Problem statement => Only lines that contain the word "instances" belong in the answer; copy them from the records below.

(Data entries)
▼▼▼
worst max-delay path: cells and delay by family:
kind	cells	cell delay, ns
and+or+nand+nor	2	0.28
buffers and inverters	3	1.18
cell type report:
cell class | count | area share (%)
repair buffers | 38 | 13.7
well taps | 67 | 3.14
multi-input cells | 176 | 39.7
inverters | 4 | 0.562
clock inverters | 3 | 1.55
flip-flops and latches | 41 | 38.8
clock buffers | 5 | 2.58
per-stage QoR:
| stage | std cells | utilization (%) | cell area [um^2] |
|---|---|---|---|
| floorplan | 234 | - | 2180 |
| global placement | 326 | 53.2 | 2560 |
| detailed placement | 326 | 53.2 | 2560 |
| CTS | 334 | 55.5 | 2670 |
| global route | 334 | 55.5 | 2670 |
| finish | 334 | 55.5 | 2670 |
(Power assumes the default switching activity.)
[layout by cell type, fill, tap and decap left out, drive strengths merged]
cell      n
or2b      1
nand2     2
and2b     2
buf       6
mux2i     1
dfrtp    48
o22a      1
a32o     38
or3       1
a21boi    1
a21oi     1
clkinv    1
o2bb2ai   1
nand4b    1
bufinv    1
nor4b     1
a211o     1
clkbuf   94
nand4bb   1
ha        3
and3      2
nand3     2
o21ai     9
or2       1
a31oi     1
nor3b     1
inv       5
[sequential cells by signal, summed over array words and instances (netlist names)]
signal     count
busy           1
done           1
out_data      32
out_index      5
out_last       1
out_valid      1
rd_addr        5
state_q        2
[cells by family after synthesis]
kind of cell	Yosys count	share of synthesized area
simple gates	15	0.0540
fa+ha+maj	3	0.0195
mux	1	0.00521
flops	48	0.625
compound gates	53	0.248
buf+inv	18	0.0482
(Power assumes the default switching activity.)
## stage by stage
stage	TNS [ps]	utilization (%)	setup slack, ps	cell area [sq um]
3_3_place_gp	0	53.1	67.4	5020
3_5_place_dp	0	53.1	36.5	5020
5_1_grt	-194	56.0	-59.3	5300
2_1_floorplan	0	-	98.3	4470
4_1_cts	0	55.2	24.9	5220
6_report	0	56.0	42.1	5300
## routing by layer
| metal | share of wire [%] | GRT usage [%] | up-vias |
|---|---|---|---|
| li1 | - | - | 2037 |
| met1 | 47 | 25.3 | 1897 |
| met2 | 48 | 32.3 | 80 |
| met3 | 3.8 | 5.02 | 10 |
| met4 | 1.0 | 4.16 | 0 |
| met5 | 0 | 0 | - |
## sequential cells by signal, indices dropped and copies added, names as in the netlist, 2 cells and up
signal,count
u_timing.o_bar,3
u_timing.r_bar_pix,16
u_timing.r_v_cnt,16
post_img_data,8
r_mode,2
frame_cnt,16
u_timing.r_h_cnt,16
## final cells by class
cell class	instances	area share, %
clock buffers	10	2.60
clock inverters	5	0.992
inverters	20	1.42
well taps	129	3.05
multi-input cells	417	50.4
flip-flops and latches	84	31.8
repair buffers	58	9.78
===== src/rtl/alu_arbiter.sv =====
// Two-requester front end that time-shares a single external combinational ALU.
// One transaction is in flight at a time; ties are broken round-robin.
module alu_arbiter (
  input  logic        clk,
  input  logic        reset_n,
  input  logic [1:0]  req_valid,
  output logic [1:0]  req_ready,
  input  logic [31:0] req_a0,
  input  logic [31:0] req_b0,
  input  logic [31:0] req_a1,
  input  logic [31:0] req_b1,
  input  logic [3:0]  req_op0,
  input  logic [3:0]  req_op1,
  output logic [1:0]  rsp_valid,
  input  logic [1:0]  rsp_ready,
  output logic [31:0] rsp_result,
  output logic        rsp_zero,
  output logic        rsp_err,
  output logic [31:0] alu_a,
  output logic [31:0] alu_b,
  output logic [3:0]  alu_op,
  input  logic [31:0] alu_result,
  input  logic        alu_zero,
  output logic        busy
);

  typedef enum logic [1:0] {IDLE, EXEC, RESP} state_t;

  state_t      state_reg, state_next;
  logic        last_grant_reg;
  logic        id_reg;
  logic [31:0] a_reg, b_reg;
  logic [3:0]  op_reg;
  logic [31:0] rsp_result_reg;
  logic        rsp_zero_reg, rsp_err_reg;

  logic        grant;
  logic        accept;
  logic        rsp_done;
  logic        op_ok;
  logic [31:0] a_next, b_next;
  logic [3:0]  op_next;

  // A lone requester always wins; on a tie the one not served last goes first.
  always_comb begin
    grant = req_valid[1];
    if (req_valid == 2'b11) grant = ~last_grant_reg;
  end

  // req_ready is gated by reset_n so nothing is offered while reset is held.
  generate
    for (genvar gi = 0; gi < 2; gi++) begin : g_port
      assign req_ready[gi] = reset_n && (state_reg == IDLE) && req_valid[gi]
                             && (grant == 1'(gi));
      assign rsp_valid[gi] = (state_reg == RESP) && (id_reg == 1'(gi));
    end
  endgenerate

  assign accept   = |req_ready;
  assign rsp_done = |(rsp_valid & rsp_ready);

  assign a_next  = grant ? req_a1  : req_a0;
  assign b_next  = grant ? req_b1  : req_b0;
  assign op_next = grant ? req_op1 : req_op0;

  always_comb begin
    op_ok = 1'b0;
    case (op_reg)
      4'b0000, 4'b0001, 4'b0010, 4'b0011, 4'b0101: op_ok = 1'b1;
      default: op_ok = 1'b0;
    endcase
  end

  always_comb begin
    state_next = state_reg;
    case (state_reg)
      IDLE:    if (accept) state_next = EXEC;
      EXEC:    state_next = RESP;
      RESP:    if (rsp_done) state_next = IDLE;
      default: state_next = IDLE;
    endcase
  end

  always_comb begin
    alu_a  = 32'd0;
    alu_b  = 32'd0;
    alu_op = 4'b0000;
    if (state_reg == EXEC) begin
      alu_a  = a_reg;
      alu_b  = b_reg;
      alu_op = op_reg;
    end
  end

  always_ff @(posedge clk or negedge reset_n) begin
    if (!reset_n) begin
      state_reg      <= IDLE;
      last_grant_reg <= 1'b1;
      id_reg         <= 1'b0;
      a_reg          <= 32'd0;
      b_reg          <= 32'd0;
      op_reg         <= 4'b0000;
      rsp_result_reg <= 32'd0;
      rsp_zero_reg   <= 1'b0;
      rsp_err_reg    <= 1'b0;
    end else begin
      state_reg <= state_next;
      if (accept) begin
        a_reg          <= a_next;
        b_reg          <= b_next;
        op_reg         <= op_next;
        id_reg         <= grant;
        last_grant_reg <= grant;
      end
      // Unsupported ops report zero data so the ALU's undefined output never leaks.
      if (state_reg == EXEC) begin
        rsp_result_reg <= op_ok ? alu_result : 32'd0;
        rsp_zero_reg   <= alu_zero;
        rsp_err_reg    <= ~op_ok;
      end
    end
  end

  assign rsp_result = rsp_result_reg;
  assign rsp_zero   = rsp_zero_reg;
  assign rsp_err    = rsp_err_reg;
  assign busy       = (state_reg != IDLE);

endmodule


===== config.mk =====
export PLATFORM = sky130hd
export DESIGN_NAME = alu_arbiter
export DESIGN_NICKNAME = d
export VERILOG_FILES = /design/src/rtl/alu_arbiter.sv
export SDC_FILE = /design/constraint.sdc
export NUM_CORES = 1
export LEC_CHECK = 0
export BUFFER_PORTS_ARGS = -buffer_cell sky130_fd_sc_hd__buf_4
export CAP_MARGIN = 20
export CORE_AREA = 4 4 107 109
export CTS_CLUSTER_DIAMETER = 80
export DETAILED_ROUTE_END_ITERATION = 8
export DIE_AREA = 0 0 111 113
export HOLD_SLACK_MARGIN = 0.05
export MAX_ROUTING_LAYER = met4
export PLACE_DENSITY = 0.93
export SLEW_MARGIN = 20
export SYNTH_ARGS = -nofsm -noshare
export SYNTH_HDL_FRONTEND = slang
export SYNTH_SLANG_ARGS = --single-unit

===== constraint.sdc =====
create_clock -name clk -period 2.7 [get_ports clk]
set_clock_uncertainty 0.15 [all_clocks]
set_input_delay 0.675 -clock clk [delete_from_list [all_inputs] [get_ports clk]]
set_output_delay 0.675 -clock clk [all_outputs]
set_load 0.01 [all_outputs]

==> flow_summary.ini, run 1 <==
[critical_path]
crit_chain = nor2b_4 -> buf_4 -> and2_1 -> buf_4
reg2regPathDepth = 4
worstPathArrival_ns = 1.72
start_kind = flip-flop
r2r-end = a_reg[29]$_DFFE_PN0P_
critPathCaptureType = primary output
crit_fanout = 46
r2r-start = last_grant_reg$_DFFE_PN1P_
path_class = reg2out
cp_data_required_time_ns = 1.88
r2r_slack_ns = 0.69
cp_common_cell = buf_4
cpMaxStageDelayCell = dfrtp_1
slowest_delay_ns = 0.45

[synth]
netlist_area_um2 = 4971
async_reset_ff_share_pct = 100.0
ys_seq_elements = 106
ys.flop_type = dfrtp_1
synthDominantCellAreaShare_pct = 52.86
synth_top_cell_by_area = dfrtp_1
synth_fp_nets = 598
yosysMostFrequentCell = dfrtp_1
synth_cell_types = 29
syn_inst = 423
synth.avg_cell_area_um2 = 11.75
yosys-top-cells-count = 105 x dfrtp_1, 68 x and2_1, 68 x o32ai_1, 67 x a2bb2oi_1, 33 x clkbuf_1
synth.area.top_cells = dfrtp_1 53%, o32ai_1 12%, a2bb2oi_1 12%, and2_1 8.6%, a22o_1 5.6%
synth-warning-count = 0
synth_edf_count = 0
seq_area_frac_synth_pct = 53.39

[sta]
timing.slew.headroom_pct = 49.08
hold_viol = 0
timing.fmax_mhz = 392.4
post-route-min-period_ns = 2.549
slew_violations = 0
fin_crit_sh_pct = 94.39
rsz0062_at_grt = false
worst_pin_slew_ns = 0.7638
finalSetupTns_ns = 0
finalSetupViolCount = 0

[power]
leakagePower_nw = 3.509
ir_drop_mv = 0.5598
p_per_area_nw_per_um2 = 950.3

[grt]
grt-ovfl-total = 0
gr-usage-all-layers_pct = 26.38
grt_first_pass_wirelength_um = 25880
grt_pass1_vias = 5002
grt_max_degree = 69
antenna_found_initial = 0

[route]
drc = 0
dr.pass1.iters = 4
wl_per_cell_um = 19.98
ant_nets = 0
num_vias = 4761
drt-total-wl_um = 16450
drt_iter0_drc = 372
viasPerCell = 5.785

[finish]
fin_nets = 853
fin_area_um2 = 7380
drive_above_1_share_pct = 47.44
antenna_cells = 0
area_growth_pct = 48.45

[placement]
place_hpwl_um = 11980
gp_congestion = 0.8975
io_buffer_count = 281
placed_area_um2 = 7171

[clock_tree]
cts_setup_buffers = 0
htree_levels = 3
numClockSinks = 106
clock_insertion_delay_worst_skew_ns = 0.36
cts_made_buffers = 9
clockBufferDepth = 2
tritoncts = done
ctsHoldBuffers = 0
root_buffer = clkbuf_8
clk_pin_slew_ns = 0.10
ctsResizeCount = 0

[flow_run]
maxCapViolations = 0

[status]
status = finished clean

[floorplan]
io_pins = 282
rows = 38
die_y_um = 113
die_x_um = 111
initial_core_util_pct = 46.88
core_area_um2 = 10600
die_area_um2 = 12540

[min_path]
hold_path.class = in2async
`src/rtl/mmu_load_ctrl.sv`:
```
// Purpose: captures 4 weights + 4 inputs from a host byte stream, then sequences an MMU feeder run.
// Latency: run (en=1, mmu_cycles=0) starts on the edge accepting the last byte; done pulses 1 cycle after mmu_cycles==RUN_LAST.
// Backpressure: in_ready low during RUN, during abort and while rst is asserted; bytes are taken on in_valid && in_ready.
module mmu_load_ctrl #(
  parameter int DATA_W   = 8,
  parameter int RUN_LAST = 6
) (
  input  logic              clk,
  input  logic              rst,
  input  logic [DATA_W-1:0] in_data,
  input  logic              in_valid,
  output logic              in_ready,
  input  logic              keep_weights,
  input  logic              abort,
  output logic [DATA_W-1:0] weight_0,
  output logic [DATA_W-1:0] weight_1,
  output logic [DATA_W-1:0] weight_2,
  output logic [DATA_W-1:0] weight_3,
  output logic [DATA_W-1:0] input_0,
  output logic [DATA_W-1:0] input_1,
  output logic [DATA_W-1:0] input_2,
  output logic [DATA_W-1:0] input_3,
  output logic              en,
  output logic [2:0]        mmu_cycles,
  output logic              weights_valid,
  output logic              busy,
  output logic              done
);

  typedef enum logic [1:0] {
    IDLE = 2'd0,
    LOAD = 2'd1,
    RUN  = 2'd2
  } state_t;

  localparam logic [2:0] CYC_LAST = 3'(RUN_LAST);

  state_t            state_q, state_nxt;
  logic [2:0]        idx_q, idx_nxt;
  logic              en_q, en_nxt;
  logic [2:0]        cyc_q, cyc_nxt;
  logic              wv_q, wv_nxt;
  logic              done_q, done_nxt;
  logic              wr_en;
  logic [2:0]        wr_slot;
  logic              accept;
  logic [DATA_W-1:0] ops_q [8];

  // Handshake: nothing is accepted while cancelling or while reset is held.
  always_comb begin
    in_ready = (state_q == IDLE || state_q == LOAD) && !abort && !rst;
    accept   = in_valid && in_ready;
  end

  // Next-state, slot write selection and run sequencing; abort overrides everything.
  always_comb begin
    state_nxt = state_q;
    idx_nxt   = idx_q;
    en_nxt    = en_q;
    cyc_nxt   = cyc_q;
    wv_nxt    = wv_q;
    done_nxt  = 1'b0;
    wr_en     = 1'b0;
    wr_slot   = idx_q;
    if (abort) begin
      state_nxt = IDLE;
      idx_nxt   = 3'd0;
      en_nxt    = 1'b0;
      cyc_nxt   = 3'd0;
      wv_nxt    = 1'b0;
    end else begin
      case (state_q)
        IDLE: begin
          if (accept) begin
            wr_en     = 1'b1;
            state_nxt = LOAD;
            if (keep_weights && wv_q) begin
              // Weight reuse: skip straight to the input slots.
              wr_slot = 3'd4;
              idx_nxt = 3'd5;
            end else begin
              // A fresh weight set invalidates the old one immediately.
              wr_slot = 3'd0;
              idx_nxt = 3'd1;
              wv_nxt  = 1'b0;
            end
          end
        end
        LOAD: begin
          if (accept) begin
            wr_en   = 1'b1;
            wr_slot = idx_q;
            idx_nxt = idx_q + 3'd1;
            if (idx_q == 3'd3) wv_nxt = 1'b1;
            if (idx_q == 3'd7) begin
              state_nxt = RUN;
              idx_nxt   = 3'd0;
              en_nxt    = 1'b1;
              cyc_nxt   = 3'd0;
            end
          end
        end
        RUN: begin
          if (cyc_q == CYC_LAST) begin
            state_nxt = IDLE;
            en_nxt    = 1'b0;
            cyc_nxt   = 3'd0;
            done_nxt  = 1'b1;
          end else begin
            cyc_nxt = cyc_q + 3'd1;
          end
        end
        default: begin
          state_nxt = IDLE;
          idx_nxt   = 3'd0;
          en_nxt    = 1'b0;
          cyc_nxt   = 3'd0;
        end
      endcase
    end
  end

  // Control state register.
  always_ff @(posedge clk or posedge rst) begin
    if (rst) begin
      state_q <= IDLE;
      idx_q   <= 3'd0;
      en_q    <= 1'b0;
      cyc_q   <= 3'd0;
      wv_q    <= 1'b0;
      done_q  <= 1'b0;
    end else begin
      state_q <= state_nxt;
      idx_q   <= idx_nxt;
      en_q    <= en_nxt;
      cyc_q   <= cyc_nxt;
      wv_q    <= wv_nxt;
      done_q  <= done_nxt;
    end
  end

  // Operand holding registers; untouched by abort so a partial set stays visible.
  always_ff @(posedge clk or posedge rst) begin
    if (rst) begin
      for (int i = 0; i < 8; i++) ops_q[i] <= '0;
    end else if (wr_en) begin
      ops_q[wr_slot] <= in_data;
    end
  end

  assign weight_0      = ops_q[0];
  assign weight_1      = ops_q[1];
  assign weight_2      = ops_q[2];
  assign weight_3      = ops_q[3];
  assign input_0       = ops_q[4];
  assign input_1       = ops_q[5];
  assign input_2       = ops_q[6];
  assign input_3       = ops_q[7];
  assign en            = en_q;
  assign mmu_cycles    = cyc_q;
  assign weights_valid = wv_q;
  assign done          = done_q;
  assign busy          = (state_q != IDLE);

endmodule

```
▲▲▲
Solution to this exercise =>
[sequential cells by signal, summed over array words and instances (netlist names)]
cell class	instances	area share, %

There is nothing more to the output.